In all the variants, you want to define a method empTest() that accepts an ArrayList of Employees or subclasses of Employee. You do this with

public void empTest(ArrayList<? extends Employee> list) { ... }

So, what are the other syntax variants meant for? Let's use a different example, as your empTest() method doesn't need anything else.

Say, we want to add an employee to a list using something like addEmp(list, emp);. First idea might be:

public void addEmp(ArrayList<Employee> list, Employee emp) { ... }

But that won't do the job, as you won't be able to pass an ArrayList<ContractEmployee> into the method. Next attempt:

public void addEmp(ArrayList<? extends Employee> list, Employee emp) { ... }

Now it accepts the list, but it also allows you to pass an ArrayList<ContractEmployee> in combination with a PermanentEmployee, and adding a PermanentEmployee to an ArrayList<ContractEmployee> isn't allowed. The compiler will flag the line in the method body where you add the employee, as illegal.
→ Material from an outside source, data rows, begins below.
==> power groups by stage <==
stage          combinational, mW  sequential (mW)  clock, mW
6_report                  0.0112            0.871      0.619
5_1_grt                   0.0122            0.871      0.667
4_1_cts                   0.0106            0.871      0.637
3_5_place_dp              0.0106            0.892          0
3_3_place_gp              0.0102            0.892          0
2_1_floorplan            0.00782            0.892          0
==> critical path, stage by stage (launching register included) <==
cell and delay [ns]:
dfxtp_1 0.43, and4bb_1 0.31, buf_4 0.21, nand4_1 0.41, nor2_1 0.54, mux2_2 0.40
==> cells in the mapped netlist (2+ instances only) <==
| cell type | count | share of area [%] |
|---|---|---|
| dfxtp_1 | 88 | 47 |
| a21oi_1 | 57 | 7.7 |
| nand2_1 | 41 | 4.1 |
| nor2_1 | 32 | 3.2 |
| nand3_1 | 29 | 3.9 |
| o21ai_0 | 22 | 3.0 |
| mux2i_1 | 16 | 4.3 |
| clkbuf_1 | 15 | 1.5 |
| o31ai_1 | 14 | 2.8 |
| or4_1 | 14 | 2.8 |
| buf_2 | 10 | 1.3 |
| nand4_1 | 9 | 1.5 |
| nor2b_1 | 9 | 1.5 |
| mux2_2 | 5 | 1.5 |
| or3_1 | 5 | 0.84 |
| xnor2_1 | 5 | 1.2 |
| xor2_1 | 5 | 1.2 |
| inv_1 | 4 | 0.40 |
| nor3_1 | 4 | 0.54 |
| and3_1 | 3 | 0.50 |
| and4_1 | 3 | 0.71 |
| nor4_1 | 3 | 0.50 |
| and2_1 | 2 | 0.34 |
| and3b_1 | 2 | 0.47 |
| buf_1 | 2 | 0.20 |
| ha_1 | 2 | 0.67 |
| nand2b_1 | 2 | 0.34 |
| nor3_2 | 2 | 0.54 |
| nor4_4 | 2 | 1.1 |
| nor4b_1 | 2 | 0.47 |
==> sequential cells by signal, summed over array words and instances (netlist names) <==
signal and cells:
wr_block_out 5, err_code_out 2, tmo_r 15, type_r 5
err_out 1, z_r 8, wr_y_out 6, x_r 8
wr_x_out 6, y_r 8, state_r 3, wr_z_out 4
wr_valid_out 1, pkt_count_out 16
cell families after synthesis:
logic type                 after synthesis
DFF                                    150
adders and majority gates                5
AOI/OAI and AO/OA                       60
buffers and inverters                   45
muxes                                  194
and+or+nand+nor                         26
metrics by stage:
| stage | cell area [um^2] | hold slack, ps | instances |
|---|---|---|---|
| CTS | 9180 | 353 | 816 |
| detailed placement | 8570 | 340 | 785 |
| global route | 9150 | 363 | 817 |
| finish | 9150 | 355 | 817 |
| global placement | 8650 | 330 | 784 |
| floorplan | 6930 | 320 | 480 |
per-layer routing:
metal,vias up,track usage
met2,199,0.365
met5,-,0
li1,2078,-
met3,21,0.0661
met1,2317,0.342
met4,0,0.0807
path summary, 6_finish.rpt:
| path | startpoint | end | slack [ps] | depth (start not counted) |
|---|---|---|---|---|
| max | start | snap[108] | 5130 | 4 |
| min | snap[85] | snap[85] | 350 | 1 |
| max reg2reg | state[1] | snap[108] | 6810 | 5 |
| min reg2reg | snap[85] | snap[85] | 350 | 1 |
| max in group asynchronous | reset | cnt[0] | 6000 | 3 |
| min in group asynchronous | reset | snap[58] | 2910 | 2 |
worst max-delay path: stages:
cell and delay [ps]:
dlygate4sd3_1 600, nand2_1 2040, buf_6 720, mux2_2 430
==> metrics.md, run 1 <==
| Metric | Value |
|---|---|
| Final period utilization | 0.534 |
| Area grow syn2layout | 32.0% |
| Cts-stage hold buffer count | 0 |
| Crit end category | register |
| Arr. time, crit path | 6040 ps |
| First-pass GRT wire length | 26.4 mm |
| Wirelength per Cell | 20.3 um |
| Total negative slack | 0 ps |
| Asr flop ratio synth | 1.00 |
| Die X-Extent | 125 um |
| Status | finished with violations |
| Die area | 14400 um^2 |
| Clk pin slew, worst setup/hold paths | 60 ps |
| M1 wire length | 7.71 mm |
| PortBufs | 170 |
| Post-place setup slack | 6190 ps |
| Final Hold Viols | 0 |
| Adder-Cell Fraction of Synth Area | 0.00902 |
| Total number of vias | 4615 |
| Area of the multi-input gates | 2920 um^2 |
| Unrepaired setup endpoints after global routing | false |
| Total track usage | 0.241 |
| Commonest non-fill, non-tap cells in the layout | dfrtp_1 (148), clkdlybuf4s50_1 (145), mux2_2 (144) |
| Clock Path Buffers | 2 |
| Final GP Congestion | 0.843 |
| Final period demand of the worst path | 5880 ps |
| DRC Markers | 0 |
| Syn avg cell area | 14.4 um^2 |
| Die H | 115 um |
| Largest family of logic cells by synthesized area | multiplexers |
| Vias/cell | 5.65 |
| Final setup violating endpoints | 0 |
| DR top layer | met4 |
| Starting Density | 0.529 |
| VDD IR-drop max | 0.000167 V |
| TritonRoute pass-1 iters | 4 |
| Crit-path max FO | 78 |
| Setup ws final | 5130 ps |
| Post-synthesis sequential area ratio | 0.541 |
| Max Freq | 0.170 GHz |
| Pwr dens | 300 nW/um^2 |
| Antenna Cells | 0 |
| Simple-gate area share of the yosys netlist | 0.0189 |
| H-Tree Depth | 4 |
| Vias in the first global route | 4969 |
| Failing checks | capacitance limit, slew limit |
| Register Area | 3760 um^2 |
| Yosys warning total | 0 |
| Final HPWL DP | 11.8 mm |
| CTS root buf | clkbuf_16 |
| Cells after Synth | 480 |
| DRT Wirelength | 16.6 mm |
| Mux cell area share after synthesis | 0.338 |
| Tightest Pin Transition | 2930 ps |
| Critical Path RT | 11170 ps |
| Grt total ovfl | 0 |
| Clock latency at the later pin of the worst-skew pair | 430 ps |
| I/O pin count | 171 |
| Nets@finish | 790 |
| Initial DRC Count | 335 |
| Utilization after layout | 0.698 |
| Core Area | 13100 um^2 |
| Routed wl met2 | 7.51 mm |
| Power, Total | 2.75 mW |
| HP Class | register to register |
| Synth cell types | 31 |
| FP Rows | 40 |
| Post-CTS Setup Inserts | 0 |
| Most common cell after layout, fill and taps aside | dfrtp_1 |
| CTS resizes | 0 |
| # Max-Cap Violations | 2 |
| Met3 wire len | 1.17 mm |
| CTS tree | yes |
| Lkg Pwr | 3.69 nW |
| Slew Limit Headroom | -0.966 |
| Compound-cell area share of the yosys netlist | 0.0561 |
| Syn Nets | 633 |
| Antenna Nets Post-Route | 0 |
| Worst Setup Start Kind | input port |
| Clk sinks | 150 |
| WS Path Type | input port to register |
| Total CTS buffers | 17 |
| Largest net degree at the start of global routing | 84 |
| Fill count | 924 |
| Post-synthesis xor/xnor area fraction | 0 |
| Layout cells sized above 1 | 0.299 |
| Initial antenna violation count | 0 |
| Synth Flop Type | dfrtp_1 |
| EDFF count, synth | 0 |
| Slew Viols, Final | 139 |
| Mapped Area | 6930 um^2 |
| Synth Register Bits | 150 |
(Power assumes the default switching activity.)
==> config.mk <==
export PLATFORM = sky130hd
export DESIGN_NAME = uart_cmd_parser
export DESIGN_NICKNAME = d
export VERILOG_FILES = /design/src/rtl/uart_cmd_pkg.sv /design/src/rtl/cmd_timeout_cnt.sv /design/src/rtl/uart_cmd_parser.sv
export SDC_FILE = /design/constraint.sdc
export NUM_CORES = 1
export LEC_CHECK = 0
export ABC_AREA = 1
export ABC_CLOCK_PERIOD_IN_PS = 6800
export BUFFER_PORTS_ARGS = -buffer_cell sky130_fd_sc_hd__buf_2
export CAP_MARGIN = 20
export CORE_ASPECT_RATIO = 0.7
export CORE_UTILIZATION = 46
export CTS_BUF_LIST = sky130_fd_sc_hd__clkbuf_8
export DETAILED_ROUTE_END_ITERATION = 7
export PLACE_DENSITY_LB_ADDON = 0.05
export SLEW_MARGIN = 20
export SYNTH_ARGS = -nofsm -noshare
export SYNTH_HDL_FRONTEND = slang
export SYNTH_SLANG_ARGS = --single-unit
==> constraint.sdc <==
create_clock -name clk -period 6.8 [get_ports clk]
set_input_delay 1.36 -clock clk [delete_from_list [all_inputs] [get_ports clk]]
set_output_delay 1.36 -clock clk [all_outputs]
set_load 0.005 [all_outputs]
`config.mk`:
```
export PLATFORM = sky130hd
export DESIGN_NAME = blockmem_rr_arb
export DESIGN_NICKNAME = d
export VERILOG_FILES = /design/src/rtl/blockmem_rr_arb.sv
export SDC_FILE = /design/constraint.sdc
export NUM_CORES = 1
export LEC_CHECK = 0
export ABC_AREA = 0
export BUFFER_PORTS_ARGS = -buffer_cell sky130_fd_sc_hd__buf_2
export CAP_MARGIN = 5
export CORE_AREA = 8 8 88 90
export DETAILED_ROUTE_END_ITERATION = 12
export DIE_AREA = 0 0 96 98
export PLACE_DENSITY = 0.69
export REMOVE_ABC_BUFFERS = 1
export SETUP_SLACK_MARGIN = 0.5
export SYNTH_ARGS = -nofsm -noshare
export SYNTH_HDL_FRONTEND = slang
export SYNTH_SLANG_ARGS = --single-unit
export TNS_END_PERCENT = 5
```
`constraint.sdc`:
```
create_clock -name clk -period 1.67 [get_ports clk]
set_input_delay 0.167 -clock clk [delete_from_list [all_inputs] [get_ports clk]]
set_output_delay 0.167 -clock clk [all_outputs]
set_load 0.02 [all_outputs]
```
<file path="src/rtl/mcp3002_reader.sv">
// MCP3002 SPI reader: one 16-clock mode-0 frame per accepted start, returning a
// 10-bit sample with a one-cycle valid pulse.
module mcp3002_reader #(
  parameter int CLK_FREQ     = 27_000_000,
  parameter int SPI_CLK_FREQ = 900_000
) (
  input  logic       clk,
  input  logic       rst,
  input  logic       start,
  input  logic       channel,
  output logic [9:0] sample,
  output logic       valid,
  output logic       busy,
  output logic       adc_cs,
  output logic       adc_clk,
  output logic       adc_din,
  input  logic       adc_dout,
  output logic [1:0] state_dbg
);

  localparam int HALF = CLK_FREQ / (2 * SPI_CLK_FREQ);
  localparam int CW   = $clog2(HALF) + 1;
  localparam logic [CW-1:0] RELOAD = CW'(HALF - 1);

  typedef enum logic [1:0] {IDLE, LOW, HIGH, HOLD} state_t;

  state_t        state, state_next;
  logic [CW-1:0] cnt;
  logic [3:0]    bit_cnt;
  logic [15:0]   sh_out;
  logic [9:0]    capture;
  logic          phase_done;
  logic [15:0]   cmd;

  assign phase_done = (cnt == '0);
  assign cmd        = {1'b0, 1'b1, 1'b1, channel, 1'b1, 11'b0};
  assign busy       = (state != IDLE);
  assign adc_din    = sh_out[15];
  assign state_dbg  = state;

  always_comb begin
    state_next = state;
    case (state)
      IDLE: if (start) state_next = LOW;
      LOW:  if (phase_done) state_next = HIGH;
      HIGH: if (phase_done) state_next = (bit_cnt == 4'd15) ? HOLD : LOW;
      HOLD: if (phase_done) state_next = IDLE;
      default: state_next = IDLE;
    endcase
  end

  always_ff @(posedge clk) begin
    if (rst) state <= IDLE;
    else     state <= state_next;
  end

  // Only the last ten captured bits (B9..B0) are kept; earlier bits fall off the top.
  always_ff @(posedge clk) begin
    if (rst) begin
      cnt     <= '0;
      bit_cnt <= '0;
      sh_out  <= '0;
      capture <= '0;
      sample  <= '0;
      valid   <= 1'b0;
      adc_cs  <= 1'b1;
      adc_clk <= 1'b0;
    end else begin
      valid <= 1'b0;
      case (state)
        IDLE: begin
          if (start) begin
            sh_out  <= cmd;
            bit_cnt <= '0;
            cnt     <= RELOAD;
            adc_cs  <= 1'b0;
            adc_clk <= 1'b0;
          end
        end
        LOW: begin
          if (phase_done) begin
            cnt     <= RELOAD;
            adc_clk <= 1'b1;
            capture <= {capture[8:0], adc_dout};
          end else begin
            cnt <= cnt - 1'b1;
          end
        end
        HIGH: begin
          if (phase_done) begin
            cnt     <= RELOAD;
            adc_clk <= 1'b0;
            if (bit_cnt == 4'd15) begin
              adc_cs <= 1'b1;
              sh_out <= '0;
              sample <= capture;
              valid  <= 1'b1;
            end else begin
              bit_cnt <= bit_cnt + 1'b1;
              sh_out  <= {sh_out[14:0], 1'b0};
            end
          end else begin
            cnt <= cnt - 1'b1;
          end
        end
        HOLD: begin
          if (!phase_done) cnt <= cnt - 1'b1;
        end
        default: ;
      endcase
    end
  end

endmodule

</file>
<file path="config.mk">
export PLATFORM = sky130hd
export DESIGN_NAME = mcp3002_reader
export DESIGN_NICKNAME = d
export VERILOG_FILES = /design/src/rtl/mcp3002_reader.sv
export SDC_FILE = /design/constraint.sdc
export NUM_CORES = 1
export LEC_CHECK = 0
export ABC_CLOCK_PERIOD_IN_PS = 2410
export CAP_MARGIN = 20
export CORE_MARGIN = 2
export CORE_UTILIZATION = 50
export DETAILED_ROUTE_END_ITERATION = 8
export PLACE_DENSITY = 0.73
export SETUP_SLACK_MARGIN = 0.2
export SLEW_MARGIN = 20
export SYNTH_ARGS = -nofsm -noshare
export SYNTH_HDL_FRONTEND = slang
export SYNTH_SLANG_ARGS = --single-unit
</file>
<file path="constraint.sdc">
create_clock -name clk -period 2.41 [get_ports clk]
set_clock_uncertainty 0.2 [all_clocks]
set_input_delay 0.482 -clock clk [delete_from_list [all_inputs] [get_ports clk]]
set_output_delay 0.482 -clock clk [all_outputs]
set_load 0.01 [all_outputs]
</file>
`config.mk`:
```
export PLATFORM = sky130hd
export DESIGN_NAME = prefix_subtractor_pipe
export DESIGN_NICKNAME = d
export VERILOG_FILES = /design/src/rtl/prefix_subtractor_pipe_pkg.sv /design/src/rtl/prefix_subtractor_pipe_level.sv /design/src/rtl/prefix_subtractor_pipe.sv
export SDC_FILE = /design/constraint.sdc
export NUM_CORES = 1
export LEC_CHECK = 0
export CORE_UTILIZATION = 60
export DETAILED_ROUTE_END_ITERATION = 6
export HOLD_SLACK_MARGIN = 0.15
export PLACE_DENSITY = 0.79
export SYNTH_ARGS = -nofsm -noshare
export SYNTH_HDL_FRONTEND = slang
export SYNTH_HIERARCHICAL = 1
export SYNTH_SLANG_ARGS = --single-unit
```
`constraint.sdc`:
```
create_clock -name clk -period 2.38 [get_ports clk]
set_input_delay 0.238 -clock clk [delete_from_list [all_inputs] [get_ports clk]]
set_output_delay 0.238 -clock clk [all_outputs]
set_load 0.03 [all_outputs]
```
`src/rtl/prefix_subtractor_pipe_pkg.sv`:
```
// Shared definitions for the prefix subtractor pipeline: default sizes, the
// generate/propagate pair type, the prefix combine operator and the size check.
package prefix_subtractor_pipe_pkg;

  localparam int DEF_WIDTH = 32;
  localparam int DEF_LOG2W = 5;

  typedef struct packed {
    logic g;
    logic p;
  } gp_t;

  // Upper span absorbs the lower span: G = Gh | Ph&Gl, P = Ph&Pl.
  function automatic gp_t gp_combine(input gp_t hi, input gp_t lo);
    gp_t r;
    r.g = hi.g | (hi.p & lo.g);
    r.p = hi.p & lo.p;
    return r;
  endfunction

  function automatic bit width_ok(input int width, input int log2w);
    return (width >= 4) && (log2w > 0) && (log2w < 31) && (width == (1 << log2w));
  endfunction

endpackage

```
`src/rtl/prefix_subtractor_pipe_level.sv`:
```
// One Kogge-Stone combine level (module prefix_level): bit i absorbs bit i-DIST,
// then the level is registered. The side-band bus rides along unchanged.
module prefix_level
  import prefix_subtractor_pipe_pkg::*;
#(
  parameter int WIDTH = DEF_WIDTH,
  parameter int DIST  = 1,
  parameter int SBW   = DEF_WIDTH
) (
  input  logic             clk,
  input  logic             rst_n,
  input  logic             i_en,
  input  logic             i_valid,
  input  logic [WIDTH-1:0] i_g,
  input  logic [WIDTH-1:0] i_p,
  input  logic [SBW-1:0]   i_sb,
  output logic             o_valid,
  output logic [WIDTH-1:0] o_g,
  output logic [WIDTH-1:0] o_p,
  output logic [SBW-1:0]   o_sb
);

  logic [WIDTH-1:0] w_g;
  logic [WIDTH-1:0] w_p;
  gp_t              w_c;

  logic             r_valid;
  logic [WIDTH-1:0] r_g;
  logic [WIDTH-1:0] r_p;
  logic [SBW-1:0]   r_sb;

  // Bits below DIST already span down to bit 0 and pass straight through.
  always_comb begin
    w_g = i_g;
    w_p = i_p;
    w_c = '0;
    for (int i = DIST; i < WIDTH; i++) begin
      w_c    = gp_combine(gp_t'({i_g[i], i_p[i]}), gp_t'({i_g[i-DIST], i_p[i-DIST]}));
      w_g[i] = w_c.g;
      w_p[i] = w_c.p;
    end
  end

  always_ff @(posedge clk or negedge rst_n) begin
    if (!rst_n) begin
      r_valid <= 1'b0;
      r_g     <= '0;
      r_p     <= '0;
      r_sb    <= '0;
    end else if (i_en) begin
      r_valid <= i_valid;
      r_g     <= w_g;
      r_p     <= w_p;
      r_sb    <= i_sb;
    end
  end

  assign o_valid = r_valid;
  assign o_g     = r_g;
  assign o_p     = r_p;
  assign o_sb    = r_sb;

endmodule

```
`src/rtl/prefix_subtractor_pipe.sv`:
```
// Pipelined Kogge-Stone subtractor (a + ~b + 1) with valid/ready on both sides.
// Define SUB_FLAGS_EN to add out_zero/out_ovf and the sign-bit pipeline.
module prefix_subtractor_pipe
  import prefix_subtractor_pipe_pkg::*;
#(
  parameter int WIDTH = DEF_WIDTH,
  parameter int LOG2W = DEF_LOG2W
) (
  input  logic             clk,
  input  logic             rst_n,
  input  logic             in_valid,
  output logic             in_ready,
  input  logic [WIDTH-1:0] a,
  input  logic [WIDTH-1:0] b,
  output logic             out_valid,
  input  logic             out_ready,
  output logic [WIDTH-1:0] out_diff,
  output logic             out_borrow
`ifdef SUB_FLAGS_EN
  ,
  output logic             out_zero,
  output logic             out_ovf
`endif
);

`ifdef SUB_FLAGS_EN
  localparam int SBW = WIDTH + 2;
`else
  localparam int SBW = WIDTH;
`endif

  if (!width_ok(WIDTH, LOG2W)) begin : g_bad_width
    $error("prefix_subtractor_pipe: WIDTH must equal 2**LOG2W and be >= 4");
  end

  logic             w_adv;
  logic [WIDTH-1:0] w_g0;
  logic [WIDTH-1:0] w_p0;
  logic [SBW-1:0]   w_sb0;

  logic             r_v0;
  logic [WIDTH-1:0] r_g0;
  logic [SBW-1:0]   r_sb0;

  logic             w_v  [0:LOG2W];
  logic [WIDTH-1:0] w_g  [0:LOG2W];
  logic [WIDTH-1:0] w_p  [0:LOG2W];
  logic [SBW-1:0]   w_sb [0:LOG2W];

  logic [WIDTH-1:0] w_praw;
  logic [WIDTH-1:0] w_gf;
  logic [WIDTH-1:0] w_diff;

  assign w_adv    = !w_v[LOG2W] || out_ready;
  assign in_ready = w_adv;

  // The +1 of two's-complement subtraction enters as a carry-in at bit 0.
  always_comb begin
    w_p0    = a ^ ~b;
    w_g0    = a & ~b;
    w_g0[0] = w_g0[0] | w_p0[0];
  end

  // Side-band carries the raw bit propagates (needed for the sum) and, with flags, the MSBs.
`ifdef SUB_FLAGS_EN
  assign w_sb0 = {a[WIDTH-1], b[WIDTH-1], w_p0};
`else
  assign w_sb0 = w_p0;
`endif

  always_ff @(posedge clk or negedge rst_n) begin
    if (!rst_n) begin
      r_v0  <= 1'b0;
      r_g0  <= '0;
      r_sb0 <= '0;
    end else if (w_adv) begin
      r_v0  <= in_valid;
      r_g0  <= w_g0;
      r_sb0 <= w_sb0;
    end
  end

  assign w_v[0]  = r_v0;
  assign w_g[0]  = r_g0;
  assign w_p[0]  = r_sb0[WIDTH-1:0];
  assign w_sb[0] = r_sb0;

  for (genvar k = 1; k <= LOG2W; k++) begin : g_level
    prefix_level #(
      .WIDTH (WIDTH),
      .DIST  (1 << (k - 1)),
      .SBW   (SBW)
    ) u_level (
      .clk     (clk),
      .rst_n   (rst_n),
      .i_en    (w_adv),
      .i_valid (w_v[k-1]),
      .i_g     (w_g[k-1]),
      .i_p     (w_p[k-1]),
      .i_sb    (w_sb[k-1]),
      .o_valid (w_v[k]),
      .o_g     (w_g[k]),
      .o_p     (w_p[k]),
      .o_sb    (w_sb[k])
    );
  end

  assign w_praw = w_sb[LOG2W][WIDTH-1:0];
  assign w_gf   = w_g[LOG2W];
  assign w_diff = w_praw ^ {w_gf[WIDTH-2:0], 1'b1};

  // Gated by valid so an empty output stage reads as all zeros.
  assign out_valid  = w_v[LOG2W];
  assign out_diff   = out_valid ? w_diff : '0;
  assign out_borrow = out_valid & ~w_gf[WIDTH-1];

`ifdef SUB_FLAGS_EN
  assign out_zero = out_valid & (w_diff == '0);
  assign out_ovf  = out_valid & (w_sb[LOG2W][WIDTH+1] ^ w_sb[LOG2W][WIDTH])
                              & (w_sb[LOG2W][WIDTH+1] ^ w_diff[WIDTH-1]);
`endif

endmodule

```
==> results.md, run 1 <==
GRT:
- The wire length of the first global-routing pass is around 69,000 um.
- The number of antenna violations at the first check in global routing came to 0.
- Entering global routing, the biggest net connects 85 pins.
- Across every metal layer, demand over resource in global routing totals 0.256.
- The global-route congestion overflow total is 0.
- The via count of the first global-routing pass is about 13k.

Die:
- The initial core utilization is 0.608.
- The die is 186 um tall.
- The width of the chip is 186 um.
- The floorplan has 67 rows.
- The total core area is 33,400 um^2.
- The die covers around 35,000 um^2.
- During I/O placement, the number of pins put on the boundary was 103.

Timing:
- The number of max-slew violations in the final report is 0.
- The total count of hold-check failures in the final report is 0.
- Across the routed clock network, the largest skew measured is 17.2 ps.
- Setup repair after global routing left no endpoint under its margin.
- In the final timing run, aggregate negative setup slack is 0 ps.
- The final number of setup-violating endpoints is 0.
- In the finished design, the share of the clock period the worst path needs comes to 0.957.
- The actual slew at the worst max-slew pin is 559 ps.
- Measured against its own limit, the worst slew margin works out to 0.627.
- The highest clock rate is 0.439 GHz.
- The clock period minus worst slack is 2280 ps.

Power:
- The static leakage is 10.5 nW.
- The power density relative to cell area is 1390 nW/um^2.
- The peak supply drop is about 0.00071 V.
- Power comes to 32.7 mW.

Setup path:
- Along the worst path, the maximum fanout reaches 34.
- At the worst endpoint, the arrival time is 2040 ps.
- Among all stages on the critical path, the largest delay is contributed by clkdlybuf4s50_1.
- The launching point of the worst reg2reg path is g_level[5].u_level/o_valid$_DFFE_PN0P_.
- The category of the critical setup timing path is reg2out.
- The capture instance of the worst register-to-register path is g_level[1].u_level/o_sb[16]$_DFFE_PN0P_.
- The number of cells on the worst reg-to-reg path is 4.
- The data required time at the worst endpoint is 2140 ps.
- The worst setup path is launched from a register.
- The worst register-to-register path has a setup slack of 690 ps.
- Walking the worst path, the cells encountered are buf_12, and2_1, clkdlybuf4s50_1.
- In this design, the stage delay of the slowest critical-path cell is 660 ps.
- STA classifies the critical path endpoint as a primary output.

Detailed routing:
- Dividing the detail-routed wire length by the instance count gives ~19 um.
- The final antenna-violating net count is 0.
- Summed over all layers, the routed wires come to 42,200 um.
- The count of TritonRoute iterations in the first routing pass is 5.
- The first routing iteration left 1,287 violations.
- The via count normalized by instance count is 5.64.
- The DRC violations left is 0.
- The routed layout has 12.7k vias.

Layout:
- In the layout the commonest cells are 487 x dfrtp_1, 259 x a21oi_1, 184 x mux2_2.
- The number of standard cells in the final layout excluding fillers is 2,243.
- Of the cells placed in the final design, the portion with a size suffix greater than 1 is 0.227.
- At the end of the flow the core is filled with cells to 0.705.
- The layout net count is 1,857.
- The area overhead of the layout relative to synthesis is 16.1%.
- The filler cell count is about 2.1k.
- The library cell used most frequently in the layout, excluding fill and tap cells, is dfrtp_1.
- The diode insertion count for antenna repair is 0.

Clock network:
- The insertion delay to the later sink of the worst-skew pair is 550 ps.
- TritonCTS built the clock tree.
- After clock tree synthesis, the clock-pin slew on the worst setup and hold paths is 60 ps.
- The number of buffers created by CTS is 49.
- In this run the deepest clock path goes through 3 buffers.
- The root buffer cell chosen for the clock tree is clkbuf_16.
- Buffers added to address setup during post-CTS repair amount to 0.
- The H-tree generated during clock tree synthesis spans 2 levels.
- The tree built by TritonCTS fans out to ~490 sinks.

Place:
- The final RePlAce weighted congestion is 0.867.
- After legalization and detailed placement, the total HPWL measured around 29,000 um.
- The cell total after placement is 2,153.
- The count of port buffers added during placement is approximately 100.

Min path:
- The tightest min-delay check is of the in2async type.

Logic synthesis:
- For this run, the number of Yosys warnings is 6.
- Synthesis produced a netlist with a net count of 1,750.
- The average size of a mapped cell is roughly 12 um^2.
- In this run the cell area of the synthesized design comes to 20,300 um^2.
- The cell count after synthesis is roughly 1.7k.

Flow run:
- The number of maximum-capacitance violations is 0.

Run status:
- The flow ran to the end, and the final reports show no timing, DRC or antenna violations.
So, what we need here, is to check for using the same type of employee in both places, and that's what the named type parameters can be used for.

public <T extends Employee> void addEmp(ArrayList<T> list, T emp) { ... }

This says: it's ok to pass in an ArrayList of any subtype of Employee, and we call that subtype T. Then the emp argument must also come from the same subtype T (or from a sub-subtype because of normal class inheritance).

If being an Employee or not doesn't make a difference to the method, you can even write

public <T> void addEmp(ArrayList<T> list, T emp) { ... }

To summarize it:

  • Use the <... extends SomeClass> constructs if need more variability than the plain <SomeClass> construct.
  • If it's just one place where you need that variability, there's often no need to introduce a name for the subclass, so <? extends SomeClass> in the method's parameter list does the job.
  • If you need the same subclass in multiple places, you need to give it a name, so use something like <T extends SomeClass> in front of the return-type declaration and use T without the angle brackets in the parameters list.

Regarding syntax: - If you need to introduce a name for the type parameter, this is done before the return type. - In the method return type or the method parameter list, you can only use names that already exist, or use unnamed wildcard constructs.